Für Helmut Dick war von Anfang an klar, dass er "etwas in der Gropiusstadt machen" wollte. Dies sei eine typische europäische Trabantenstadt, die ebenso in London, Paris oder Amsterdam zu finden sei. Doch den Anwohnern - die entweder zufällig vorbeikommen oder zielgerichtet und neugierig zu Dicks Salatfeld flanieren - steht meist nur "Was will der Künstler uns damit sagen?" auf der Stirn geschrieben. "Für mich haben die Hochhaussiedlung und das Salatfeld eine gemeinsame Mentalität", erklärt Dick, während er in T-Shirt und Shorts die kleinen, grünen Köpfe abspritzt. Beiden läge ein rationaler Umgang mit Raum zugrunde.

"Auf möglichst engem Raum ist möglichst viel untergebracht.

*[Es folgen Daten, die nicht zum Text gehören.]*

File: src/rtl/hazard_ctrl.sv
// rtl/hazard_ctrl.sv - pipeline hazard arbitration, scoreboard hookup and perf counters
module hazard_ctrl
    import riscv_pkg::*;
#(
    parameter int NUM_REGS        = 32,
    parameter int ADDR_W          = $clog2(NUM_REGS),
    parameter int MAX_OUTSTANDING = DEFAULT_MAX_OUTSTANDING,
    parameter int FLUSH_STAGES    = DEFAULT_FLUSH_STAGES,
    parameter int PERF_W          = 32
) (
    input  logic                clk,
    input  logic                rst,
    input  logic [ADDR_W-1:0]   if_id_rs1_addr,
    input  logic [ADDR_W-1:0]   if_id_rs2_addr,
    input  logic [ADDR_W-1:0]   if_id_rd_addr,
    input  logic                if_id_valid,
    input  logic                id_ex_valid,
    input  logic                id_ex_mem_read,
    input  logic                id_ex_reg_write,
    input  logic                id_ex_long_op,
    input  logic [ADDR_W-1:0]   id_ex_rd_addr,
    input  logic                long_done_valid,
    input  logic [ADDR_W-1:0]   long_done_rd,
    input  logic                mem_busy,
    input  logic                branch_taken,
    output logic                pc_stall,
    output logic                if_id_stall,
    output logic                if_id_flush,
    output logic                id_ex_stall,
    output logic                id_ex_flush,
    output logic                ex_mem_stall,
    output logic                ex_mem_flush,
    output logic                mem_wb_stall,
    output logic                mem_wb_flush,
    output logic [NUM_REGS-1:0] sb_busy,
    output logic                sb_full,
    output logic [PERF_W-1:0]   perf_stall_cycles,
    output logic [PERF_W-1:0]   perf_flush_events
);

    localparam bit FLUSH_EX_ON_REDIRECT = (FLUSH_STAGES >= 2);

    logic          w_raw_sb;
    logic          w_waw_sb;
    logic          w_load_use;
    logic          w_issue_full;
    logic          w_sb_set;
    hazard_cause_t w_cause;
    logic [PERF_W-1:0] r_stall_cycles;
    logic [PERF_W-1:0] r_flush_events;

    assign w_raw_sb = if_id_valid &&
        (((if_id_rs1_addr != '0) && sb_busy[if_id_rs1_addr]) ||
         ((if_id_rs2_addr != '0) && sb_busy[if_id_rs2_addr]));
    assign w_waw_sb = if_id_valid && (if_id_rd_addr != '0) && sb_busy[if_id_rd_addr];
    assign w_load_use = id_ex_valid && id_ex_mem_read && !id_ex_long_op &&
        (id_ex_rd_addr != '0) &&
        ((id_ex_rd_addr == if_id_rs1_addr) || (id_ex_rd_addr == if_id_rs2_addr));
    assign w_issue_full = id_ex_valid && id_ex_long_op && sb_full;

    // The EX instruction is older than a redirect, so only a freeze or a full table blocks issue.
    assign w_sb_set = id_ex_valid && id_ex_long_op && id_ex_reg_write &&
                      !mem_busy && !w_issue_full;

    hazard_scoreboard #(
        .NUM_REGS        (NUM_REGS),
        .ADDR_W          (ADDR_W),
        .MAX_OUTSTANDING (MAX_OUTSTANDING)
    ) u_scoreboard (
        .clk      (clk),
        .rst      (rst),
        .i_set_en (w_sb_set),
        .i_set_rd (id_ex_rd_addr),
        .i_clr_en (long_done_valid),
        .i_clr_rd (long_done_rd),
        .o_busy   (sb_busy),
        .o_full   (sb_full)
    );

    always_comb begin
        w_cause = NONE;
        if (mem_busy)                  w_cause = MEM_FREEZE;
        else if (branch_taken)         w_cause = REDIRECT;
        else if (w_issue_full)         w_cause = SB_FULL;
        else if (w_raw_sb || w_waw_sb) w_cause = RAW;
        else if (w_load_use)           w_cause = LOAD_USE;
    end

    always_comb begin
        pc_stall     = 1'b0;
        if_id_stall  = 1'b0;
        if_id_flush  = 1'b0;
        id_ex_stall  = 1'b0;
        id_ex_flush  = 1'b0;
        ex_mem_stall = 1'b0;
        ex_mem_flush = 1'b0;
        mem_wb_stall = 1'b0;
        mem_wb_flush = 1'b0;
        case (w_cause)
            MEM_FREEZE: begin
                pc_stall     = 1'b1;
                if_id_stall  = 1'b1;
                id_ex_stall  = 1'b1;
                ex_mem_stall = 1'b1;
                mem_wb_stall = 1'b1;
            end
            REDIRECT: begin
                if_id_flush = 1'b1;
                id_ex_flush = FLUSH_EX_ON_REDIRECT;
            end
            SB_FULL: begin
                pc_stall     = 1'b1;
                if_id_stall  = 1'b1;
                id_ex_stall  = 1'b1;
                ex_mem_flush = 1'b1;
            end
            RAW, LOAD_USE: begin
                pc_stall    = 1'b1;
                if_id_stall = 1'b1;
                id_ex_flush = 1'b1;
            end
            default: ;
        endcase
    end

    always_ff @(posedge clk) begin
        if (rst) begin
            r_stall_cycles <= '0;
            r_flush_events <= '0;
        end else begin
            if (pc_stall && (r_stall_cycles != '1))
                r_stall_cycles <= r_stall_cycles + 1'b1;
            if ((w_cause == REDIRECT) && (r_flush_events != '1))
                r_flush_events <= r_flush_events + 1'b1;
        end
    end

    assign perf_stall_cycles = r_stall_cycles;
    assign perf_flush_events = r_flush_events;

endmodule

Im Hochhaus sind es Menschen, auf dem Feld die Salatköpfe." Zudem habe die Salat-Pflanze "etwas Verletzliches", sie gelte als Sonderkultur. "Der Salat ist ein sensibles Gemüse, das gehegt werden muss", findet der Künstler, "und die Leute in Hochhäusern sind Menschen mit Gefühlen." Für Dick liegt das Gemeinsame auf der Hand. Für die meisten Besucher am Salatfeld-Zaun ist diese Verbindung nicht ohne weiteres nachzuvollziehen. Doch einige gesellen sich dennoch zu ihm, befragen ihn, ermutigen ihn gar. Dass aber immer wieder Leute vorbeikommen, die ihn als Spinner abkanzeln, nimmt der Künstler gelassen hin. Manchmal seien es nur seine kinnlangen Haare und der Ohrring, der am linken Ohr baumelt, die bei einigen Leuten das blanke Entsetzen hervorriefen, sagt Dick und schmunzelt. "Wird Zeit, dass sie in die Zivilisation zurückkehren", sei ihm schon hinterhergerufen worden. Doch einige mokieren sich auch über die angeblichen Kosten für die Bewässerung der Pflanzen. Sie glauben, dass das zu Lasten ihres Wasserverbrauchs geht. "Dabei bezahlt das alles die Wohnungsbaugesellschaft GEHAG", winkt Dick ab. Dennoch kann er zum Teil die Ressentiments gegen ihn nachvollziehen.

Den Neuköllner ABM-Kräften, die ihn beim Fräsen, Einzäunen und Pflanzesetzen unterstützt haben, war die ganze Sache reichlich suspekt. "Die dachten, da kommt so ein Typ mit einem Stroh-Hut, setzt sich unter einen Baum und kommandiert", vermutet er, "den musste ich erstmal klar machen, worum es mir geht". Der gelernte Gärtner ist keinem böse, der seine Ideen nicht nachvollziehen kann. Was die meisten nicht wissen: Das Kunstwerk ist seine Abschlussarbeit am Amsterdamer "Sandberg-Institute". Besteht er, hat er den "Master of Fine Art" in der Tasche - eine Art Doktortitel der Kunst. Die Neuköllner schert das nur wenig. Weil Dick das weiß, erwähnt er es gar nicht erst. Spätestens, wenn die Salatköpfe geerntet werden, glaubt Dick, kommen sie sowieso alle an. Dann verteilt er die Pflanzen nämlich: ganz für umsonst.